> [Exercise]: Search the records for "endpoints" and copy each line that holds it.

> [Entries provided]:

######

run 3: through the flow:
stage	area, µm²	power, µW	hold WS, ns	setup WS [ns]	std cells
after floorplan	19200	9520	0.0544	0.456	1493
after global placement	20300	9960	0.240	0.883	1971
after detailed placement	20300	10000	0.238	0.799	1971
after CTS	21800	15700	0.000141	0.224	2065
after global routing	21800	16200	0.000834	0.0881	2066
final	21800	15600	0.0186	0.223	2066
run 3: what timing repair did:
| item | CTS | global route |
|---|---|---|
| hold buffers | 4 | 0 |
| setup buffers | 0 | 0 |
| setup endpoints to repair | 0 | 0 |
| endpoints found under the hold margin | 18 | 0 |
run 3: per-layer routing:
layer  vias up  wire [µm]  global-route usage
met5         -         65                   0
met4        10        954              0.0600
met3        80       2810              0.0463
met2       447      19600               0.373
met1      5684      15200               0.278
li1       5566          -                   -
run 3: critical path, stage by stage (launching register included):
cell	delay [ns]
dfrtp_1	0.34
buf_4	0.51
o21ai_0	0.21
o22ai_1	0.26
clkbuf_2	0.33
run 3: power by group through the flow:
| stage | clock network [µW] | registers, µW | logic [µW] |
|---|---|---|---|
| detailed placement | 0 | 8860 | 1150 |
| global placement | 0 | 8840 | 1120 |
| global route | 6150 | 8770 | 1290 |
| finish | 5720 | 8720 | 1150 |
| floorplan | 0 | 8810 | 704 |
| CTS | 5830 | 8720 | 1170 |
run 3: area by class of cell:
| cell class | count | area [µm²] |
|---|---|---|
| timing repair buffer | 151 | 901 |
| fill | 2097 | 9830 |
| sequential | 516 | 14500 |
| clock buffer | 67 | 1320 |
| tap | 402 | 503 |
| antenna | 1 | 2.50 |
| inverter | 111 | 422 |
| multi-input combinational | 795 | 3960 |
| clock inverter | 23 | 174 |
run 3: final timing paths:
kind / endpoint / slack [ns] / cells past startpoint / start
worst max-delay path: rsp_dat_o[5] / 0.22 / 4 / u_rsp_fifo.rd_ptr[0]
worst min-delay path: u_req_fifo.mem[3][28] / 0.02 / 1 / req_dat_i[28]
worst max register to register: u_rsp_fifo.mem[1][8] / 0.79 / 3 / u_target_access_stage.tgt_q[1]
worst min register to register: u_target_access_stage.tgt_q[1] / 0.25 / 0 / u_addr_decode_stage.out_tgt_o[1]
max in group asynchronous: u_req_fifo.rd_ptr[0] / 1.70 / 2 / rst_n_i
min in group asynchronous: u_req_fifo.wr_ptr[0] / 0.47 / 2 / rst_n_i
`config.mk`:
```
export PLATFORM = sky130hd
export DESIGN_NAME = mempool_bootrom
export DESIGN_NICKNAME = d
export VERILOG_FILES = /design/src/mempool_pkg.sv /design/src/mempool_bootrom.sv
export SDC_FILE = /design/constraint.sdc
export NUM_CORES = 1
export LEC_CHECK = 0
export BUFFER_PORTS_ARGS = -buffer_cell sky130_fd_sc_hd__buf_4
export CORE_MARGIN = 8
export CORE_UTILIZATION = 30
export CTS_BUF_LIST = sky130_fd_sc_hd__clkbuf_4
export CTS_CLUSTER_DIAMETER = 120
export DETAILED_ROUTE_END_ITERATION = 10
export PLACE_DENSITY = 0.76
export SLEW_MARGIN = 15
export SYNTH_ARGS = -nofsm -noshare
export SYNTH_HDL_FRONTEND = slang
export SYNTH_SLANG_ARGS = --single-unit
```
`constraint.sdc`:
```
create_clock -name clk_i -period 3.47 [get_ports clk_i]
set_input_delay 0.1735 -clock clk_i [delete_from_list [all_inputs] [get_ports clk_i]]
set_output_delay 0.1735 -clock clk_i [all_outputs]
set_load 0.05 [all_outputs]
```
`src/mempool_pkg.sv`:
```
// #########################################################################
// Address map, L2 geometry, boot ROM image and shared request types.
// L2 is 4 KiB over four word-interleaved banks. Only word accesses exist.
// #########################################################################

package mempool_pkg;

  localparam int unsigned AddrWidth = 32;
  localparam int unsigned DataWidth = 32;
  localparam int unsigned StrbWidth = DataWidth / 8;
  localparam int unsigned ByteOffWidth = $clog2(StrbWidth);

  typedef logic [AddrWidth-1:0] addr_t;
  typedef logic [DataWidth-1:0] data_t;
  typedef logic [StrbWidth-1:0] strb_t;

  // System address map
  localparam addr_t CtrlRegistersBaseAddr = 32'h4000_0000;
  localparam addr_t CtrlRegistersEndAddr  = 32'h4000_FFFF;
  localparam addr_t L2MemoryBaseAddr      = 32'h8000_0000;
  localparam addr_t L2Size                = 32'h0000_1000;
  localparam addr_t L2MemoryEndAddr       = L2MemoryBaseAddr + L2Size - 1;
  localparam addr_t BootromBaseAddr       = 32'hA000_0000;
  localparam addr_t BootromEndAddr        = 32'hA000_FFFF;

  // L2 geometry, bank from addr[3:2] and row from addr[11:4]
  localparam int unsigned NumL2Banks     = 4;
  localparam int unsigned L2BankNumWords = 256;
  localparam int unsigned L2BankIdxWidth = $clog2(NumL2Banks);
  localparam int unsigned L2RowWidth     = $clog2(L2BankNumWords);
  localparam int unsigned L2WindowWidth  = AddrWidth - L2RowWidth - L2BankIdxWidth - ByteOffWidth;

  localparam int unsigned BootromNumWords = 8;
  localparam int unsigned BootromIdxWidth = $clog2(BootromNumWords);
  // Park loop, harts sleep in wfi until woken
  localparam data_t [0:BootromNumWords-1] BootromContent = '{
    0: 32'hf140_2573, // csrr a0, mhartid
    1: 32'h0000_0297, // auipc t0, 0
    2: 32'h01c2_8293,
    3: 32'h3052_9073, // mtvec
    4: 32'h3004_6073,
    5: 32'h1050_0073, // wfi
    6: 32'hffdf_f06f,
    7: 32'h0000_0013
  };

  localparam int unsigned NumCores     = 4;
  localparam addr_t       TCDMBaseAddr = 32'h0000_0000;
  localparam addr_t       TCDMSize     = 32'h0001_0000;

  // Control register indices, addr[5:2]
  localparam int unsigned RegIdxWidth    = 4;
  localparam int unsigned NumCtrlRegs    = 6;
  localparam logic [RegIdxWidth-1:0] RegEoc         = 4'd0;
  localparam logic [RegIdxWidth-1:0] RegWakeUp      = 4'd1;
  localparam logic [RegIdxWidth-1:0] RegTcdmStart   = 4'd2;
  localparam logic [RegIdxWidth-1:0] RegTcdmEnd     = 4'd3;
  localparam logic [RegIdxWidth-1:0] RegNumCores    = 4'd4;
  localparam logic [RegIdxWidth-1:0] RegRoCacheCtrl = 4'd5;

  typedef enum logic [1:0] {
    TgtL2,
    TgtBootrom,
    TgtCtrl,
    TgtNone
  } target_e;

  typedef struct packed {
    logic [L2WindowWidth-1:0]  window;
    logic [L2RowWidth-1:0]     row;
    logic [L2BankIdxWidth-1:0] bank;
    logic [ByteOffWidth-1:0]   offset;
  } l2_addr_t;

  typedef struct packed {
    logic [AddrWidth-RegIdxWidth-ByteOffWidth-1:0] window;
    logic [RegIdxWidth-1:0]                        reg_idx;
    logic [ByteOffWidth-1:0]                       offset;
  } ctrl_addr_t;

  typedef union packed {
    l2_addr_t   l2;
    ctrl_addr_t ctrl;
  } sys_addr_u;

  typedef struct packed {
    logic  valid;
    logic  we;
    addr_t addr;
    data_t wdata;
    strb_t strb;
  } host_req_t;

  typedef struct packed {
    logic  valid;
    logic  err;
    data_t rdata;
  } host_rsp_t;

  typedef struct packed {
    logic      valid;
    target_e   target;
    logic      err;   // Illegal access, no target acts on it
    logic      we;
    sys_addr_u addr;
    data_t     wdata;
    strb_t     strb;
  } dec_req_t;

endpackage

```
`src/mempool_bootrom.sv`:
```
// #########################################################################
// Stage 2 boot ROM target. Eight words repeat across the whole window.
// #########################################################################
`timescale 1ns/1ps

module mempool_bootrom
  import mempool_pkg::*;
(
  input  logic     clk_i,
  input  dec_req_t dec_i,
  output data_t    rdata_o
);

  logic                       rd_en;
  addr_t                      addr;
  logic [BootromIdxWidth-1:0] idx;
  data_t                      rdata_q;

  // Writes never get here, decode flags them as errors
  assign rd_en = dec_i.valid && !dec_i.err && (dec_i.target == TgtBootrom);
  assign addr  = dec_i.addr;
  assign idx   = addr[ByteOffWidth +: BootromIdxWidth];

  always_ff @(posedge clk_i) begin
    if (rd_en) begin
      rdata_q <= BootromContent[idx];
    end
  end

  assign rdata_o = rdata_q;

endmodule

```
-- Word-level counts from Yosys, hierarchy flattened
Memories as Yosys holds them, arrays and structs flattened. A register that Yosys moved wholly into a read port is not among the register bits.
Index checks and enable logic that the tools add are counted.
- equal/unequal tests: 1
- bitwise operators: 1
- reductions and logical operators: 3
- operators by type and width (cell ; number):
    $not 3->4 ; 1
    $eq 2x1->1 const B ; 1
    $logic_and 1x1->1 ; 2
    $logic_not 1->1 ; 1
- bits in registers: 0
- bits in read-only memories: 256
- input bits: 74
- output and inout port bits: 32
- logic and storage cells: 6
- memories: 1
- memories (name ; depth ; width ; rd ports ; clocked after memory_dff ; write ports ; line ; source):
    (no name shown) ; 8 ; 32 ; 1 ; 1 ; 0 ; mempool_bootrom.sv:26 ; rdata_q <= BootromContent[idx];

-- Logic depth before layout (Yosys ltp)
- depth in word-level cells: 3
- mapped depth: 4
- mapped depth without buffers: 4

-- Least setup slack after synthesis
OpenSTA, ideal clock, no wires.
- path kind: input to register
- from: in dec_i[70] (netlist bit)
- to: reg rdata_q[10] (netlist: rdata_o[10]) (enable)
- library setup time: 431 ps
- arrival time: 1830 ps
- data required time: 3039 ps
- path slack: 1209 ps
- stages on the path: 1
- buffers on the path: 0
- path through: nor4bb_1
- longest elaborated chain between the ends: 2
- ends and longest elaborated chain (what ; line ; source):
    from (decl) ; mempool_bootrom.sv:10 ; input dec_req_t dec_i,
    $eq 2x1->1 ; mempool_bootrom.sv:20 ; assign rd_en = dec_i.valid && !dec_i.err && (dec_i.target == TgtBootrom);
    $logic_and 1x1->1 ; mempool_bootrom.sv:20 ;
    to (decl) ; mempool_bootrom.sv:17 ; data_t rdata_q;
No other way between the ends.

-- Final worst setup path
- from: in dec_i[69] (netlist bit)
- to: reg rdata_q[23] (netlist: rdata_o[23]) (enable)
- longest elaborated chain between the ends: 3
- ends and longest elaborated chain (what ; line ; source):
    $logic_not 1->1 ; mempool_bootrom.sv:20 ;
    $logic_and 1x1->1 (2 in a row) ; mempool_bootrom.sv:20 ;
    via rd_en ; mempool_bootrom.sv:14 ; logic rd_en;
The timed path passes the listed nets, and every way through them passes these cells.

==> metrics.yaml <==
critical_path.top_delay_family: "simple AND/OR/NAND/NOR gates"
drt-total-wl_mm: 1.519
grt_pass1_wl_mm: 2.145
placed_cells_incl_taps: 117
port_buffers: 35
cts_setup_buffers: 0
fin_crit_sh_pct: 35.73
cts_resized: 0
rsz0062_at_grt: "false"
drc: 0
vias: 494
drive_above_1_share_pct: 46.07
ir_worst_vdd_mv: 0.1672
holdWs_ns: 0.1722
area_delta_synth_final_pct: 25.94
grt_max_degree: 17
setup_viol: 0
cellLeakagePower_nw: 0.4769
cp_max_fo: 16
avgSynthCellArea_um2: 12.57
post_drt_wl_per_cell_um: 12.66
gp_congestion: 0.7776
timing.fmax_mhz: 806.6
hpwl_mm: 1.266
drt_iter0_drc: 4
critPathLaunchType: "input port"
numCtsBuffers: 3
die-area_um2: 4704
synth_cell_types: 15
core-area_um2: 2686
hold_path_end: "rdata_o[4]"
final_common_cell: "buf_4"
p_per_area_nw_per_um2: 390.1
syn-cell-area_um2: 829.5
clk_path_buf_depth: 2
min_period_ns: 1.240
post-route-util_pct: 38.89
cts.reportedPaths.clkPinSlew_ns: 0.09
worst_slew_pin_slew_ns: 0.9648
antenna_found_initial: 0
crit_path_top_delay_cell: "nor4bb_4"
worstSetupPathType: "input port to flip-flop"
min_from: "dec_i[39]"
hold_class: "input port to flip-flop"
nFillCells: 271
critPathBufInv: 1
die_w_um: 68.59
ys_warn_count: 0
layoutNonFillerInstCount: 120
setup_tns_ns: 0
track_usage_pct: 6.371
layout_common_cells: "35 x buf_4, 16 x edfxtp_1, 6 x inv_1, 6 x nand2_1, 6 x ha_1"
antennaDiodeCount: 0
root_buffer: "clkbuf_4"
slew_headroom_pct: 35.58
status: "finished clean"
worstPathArrival_ns: 1.15
holdPathStages: 2
io_pins: 106
grt_pass1_vias: 481
cts.sinks: 16
fin_nets: 171
fp.dieH_um: 68.59
worstPathCellList: "buf_4 -> nor4bb_4"
slowest_delay_ns: 0.85
ys_seq_elements: 16
ant_nets: 0
critPathCaptureType: "flip-flop"
final_max_slew_viol_count: 0
initial_utilization_pct: 30.88
largest_reg_flops: 16
finalHoldViolations: 0
postSynthCellCount: 66
row_count: 19
synth_seq_area_share_pct: 57.92
cp.required_ns: 3.38
dr.pass1.iters: 3
grt.overflow.total: 0
avgViaCountPerCell: 4.117
max_cap_violations: 0
cts_hold_buf: 0
htreeDepth: 1
cts_tree: "done"
## through the flow
step / worst slack (ns) / total power, mW / cell area [um^2]
global placement: 1.938 / 0.3177 / 1022
floorplan: 1.209 / 0.2997 / 837.1
CTS: 2.192 / 0.4100 / 1045
detailed placement: 1.889 / 0.3196 / 1022
global route: 2.127 / 0.4271 / 1045
finish: 2.230 / 0.4076 / 1045
## synth_stat cells
cell type | n | area, um^2
o21ai_0 | 3 | 15.01
nor2b_1 | 1 | 6.260
nor4bb_1 | 1 | 10.01
a21oi_1 | 3 | 15.01
edfxtp_1 | 16 | 480.5
mux2_4 | 1 | 15.01
conb_1 | 2 | 7.510
ha_1 | 6 | 75.07
and2b_2 | 1 | 8.760
nand2_1 | 6 | 22.52
inv_1 | 6 | 22.52
nand2b_1 | 2 | 12.51
buf_6 | 1 | 11.26
buf_4 | 16 | 120.1
and2b_1 | 1 | 7.510
## layer usage
metal / share of wire [%] / wire length [um] / up-vias / global-route usage (%)
met2: 42 / 638 / 35 / 9.756
met4: 2.5 / 38 / 0 / 6.138
met3: 22 / 328 / 4 / 3.231
met1: 34 / 514 / 212 / 6.064
met5: 0 / 0 / - / 0
li1: - / - / 243 / -
## worst max-delay path by stage
stage	start	to	depth (start not counted)
6_report	dec_i[69]	rdata_o[23]	2
5_1_grt	dec_i[69]	rdata_o[23]	2
4_1_cts	dec_i[69]	rdata_o[10]	2
3_5_place_dp	dec_i[69]	rdata_o[10]	2
3_3_place_gp	dec_i[69]	rdata_o[9]	2
2_1_floorplan	dec_i[70]	rdata_o[10]	1
## cell type report
class	count	area, um^2	area share, %
well taps	31	38.79	3.713
clock buffers	3	22.52	2.156
inverters	6	22.52	2.156
multi-input cells	29	217.7	20.84
flip-flops and latches	16	480.5	45.99
repair buffers	35	262.8	25.15
## logic make-up after synthesis
kind of cell / synth area share (%)
muxes: 1.809
and+or+nand+nor: 8.145
AOI/OAI and AO/OA: 3.619
adders and majority gates: 9.050
DFF: 57.92
buffers and inverters: 18.55
other: 0.9053
## power breakdown
part           internal [mW]  leakage [nW]  switching (mW)
Combinational         0.0265         0.326          0.0640
Clock                 0.0403        0.0138          0.0536
Sequential             0.220         0.137         0.00264
Power figures use the tool's default switching activity.
**src/mempool_pkg.sv**
```systemverilog
// #########################################################################
// Address map, L2 geometry, boot ROM image and shared request types.
// L2 is 4 KiB over four word-interleaved banks. Only word accesses exist.
// #########################################################################

package mempool_pkg;

  localparam int unsigned AddrWidth = 32;
  localparam int unsigned DataWidth = 32;
  localparam int unsigned StrbWidth = DataWidth / 8;
  localparam int unsigned ByteOffWidth = $clog2(StrbWidth);

  typedef logic [AddrWidth-1:0] addr_t;
  typedef logic [DataWidth-1:0] data_t;
  typedef logic [StrbWidth-1:0] strb_t;

  // System address map
  localparam addr_t CtrlRegistersBaseAddr = 32'h4000_0000;
  localparam addr_t CtrlRegistersEndAddr  = 32'h4000_FFFF;
  localparam addr_t L2MemoryBaseAddr      = 32'h8000_0000;
  localparam addr_t L2Size                = 32'h0000_1000;
  localparam addr_t L2MemoryEndAddr       = L2MemoryBaseAddr + L2Size - 1;
  localparam addr_t BootromBaseAddr       = 32'hA000_0000;
  localparam addr_t BootromEndAddr        = 32'hA000_FFFF;

  // L2 geometry, bank from addr[3:2] and row from addr[11:4]
  localparam int unsigned NumL2Banks     = 4;
  localparam int unsigned L2BankNumWords = 256;
  localparam int unsigned L2BankIdxWidth = $clog2(NumL2Banks);
  localparam int unsigned L2RowWidth     = $clog2(L2BankNumWords);
  localparam int unsigned L2WindowWidth  = AddrWidth - L2RowWidth - L2BankIdxWidth - ByteOffWidth;

  localparam int unsigned BootromNumWords = 8;
  localparam int unsigned BootromIdxWidth = $clog2(BootromNumWords);
  // Park loop, harts sleep in wfi until woken
  localparam data_t [0:BootromNumWords-1] BootromContent = '{
    0: 32'hf140_2573, // csrr a0, mhartid
    1: 32'h0000_0297, // auipc t0, 0
    2: 32'h01c2_8293,
    3: 32'h3052_9073, // mtvec
    4: 32'h3004_6073,
    5: 32'h1050_0073, // wfi
    6: 32'hffdf_f06f,
    7: 32'h0000_0013
  };

  localparam int unsigned NumCores     = 4;
  localparam addr_t       TCDMBaseAddr = 32'h0000_0000;
  localparam addr_t       TCDMSize     = 32'h0001_0000;

  // Control register indices, addr[5:2]
  localparam int unsigned RegIdxWidth    = 4;
  localparam int unsigned NumCtrlRegs    = 6;
  localparam logic [RegIdxWidth-1:0] RegEoc         = 4'd0;
  localparam logic [RegIdxWidth-1:0] RegWakeUp      = 4'd1;
  localparam logic [RegIdxWidth-1:0] RegTcdmStart   = 4'd2;
  localparam logic [RegIdxWidth-1:0] RegTcdmEnd     = 4'd3;
  localparam logic [RegIdxWidth-1:0] RegNumCores    = 4'd4;
  localparam logic [RegIdxWidth-1:0] RegRoCacheCtrl = 4'd5;

  typedef enum logic [1:0] {
    TgtL2,
    TgtBootrom,
    TgtCtrl,
    TgtNone
  } target_e;

  typedef struct packed {
    logic [L2WindowWidth-1:0]  window;
    logic [L2RowWidth-1:0]     row;
    logic [L2BankIdxWidth-1:0] bank;
    logic [ByteOffWidth-1:0]   offset;
  } l2_addr_t;

  typedef struct packed {
    logic [AddrWidth-RegIdxWidth-ByteOffWidth-1:0] window;
    logic [RegIdxWidth-1:0]                        reg_idx;
    logic [ByteOffWidth-1:0]                       offset;
  } ctrl_addr_t;

  typedef union packed {
    l2_addr_t   l2;
    ctrl_addr_t ctrl;
  } sys_addr_u;

  typedef struct packed {
    logic  valid;
    logic  we;
    addr_t addr;
    data_t wdata;
    strb_t strb;
  } host_req_t;

  typedef struct packed {
    logic  valid;
    logic  err;
    data_t rdata;
  } host_rsp_t;

  typedef struct packed {
    logic      valid;
    target_e   target;
    logic      err;   // Illegal access, no target acts on it
    logic      we;
    sys_addr_u addr;
    data_t     wdata;
    strb_t     strb;
  } dec_req_t;

endpackage

```
**src/mempool_addr_decode.sv**
```systemverilog
// #########################################################################
// Stage 1: address map lookup. One request per cycle, no grant.
// Misaligned addresses are treated as the word that contains them.
// #########################################################################
`timescale 1ns/1ps

module mempool_addr_decode
  import mempool_pkg::*;
(
  input  logic      clk_i,
  input  logic      rst_i,
  input  host_req_t req_i,
  output dec_req_t  dec_o
);

  dec_req_t dec_d, dec_q;
  logic     in_l2, in_rom, in_ctrl;
  logic     mapped;
  logic     illegal;
  addr_t    ctrl_offset;

  assign in_l2   = (req_i.addr >= L2MemoryBaseAddr) && (req_i.addr <= L2MemoryEndAddr);
  assign in_rom  = (req_i.addr >= BootromBaseAddr) && (req_i.addr <= BootromEndAddr);
  assign in_ctrl = (req_i.addr >= CtrlRegistersBaseAddr) && (req_i.addr <= CtrlRegistersEndAddr);
  assign mapped  = in_l2 || in_rom || in_ctrl;

  // Only the first NumCtrlRegs words of the control window are backed
  assign ctrl_offset = req_i.addr - CtrlRegistersBaseAddr;

  always_comb begin
    dec_d.valid = req_i.valid;
    dec_d.we    = req_i.we;
    dec_d.addr  = req_i.addr;
    dec_d.wdata = req_i.wdata;
    dec_d.strb  = req_i.strb;
    if (in_l2) begin
      dec_d.target = TgtL2;
      illegal      = 1'b0;
    end else if (in_rom) begin
      dec_d.target = TgtBootrom;
      illegal      = req_i.we;             // ROM is read only
    end else if (in_ctrl) begin
      dec_d.target = TgtCtrl;
      illegal      = ctrl_offset >= NumCtrlRegs * StrbWidth;
    end else begin
      dec_d.target = TgtNone;
      illegal      = 1'b1;
    end
    dec_d.err = req_i.valid && illegal;
  end

  always_ff @(posedge clk_i) begin
    if (rst_i) begin
      dec_q.valid <= 1'b0;
      dec_q.err   <= 1'b0;
    end else begin
      dec_q <= dec_d;
    end
  end

  assign dec_o = dec_q;

  // Unmapped requests, and only those, leave as TgtNone with err raised
  assert property (@(posedge clk_i) disable iff (rst_i)
    dec_q.valid |-> ((dec_q.target == TgtNone) == !$past(mapped)) &&
                    ((dec_q.target != TgtNone) || dec_q.err));

endmodule

```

######

> [Result for this exercise]:
| setup endpoints to repair | 0 | 0 |
| endpoints found under the hold margin | 18 | 0 |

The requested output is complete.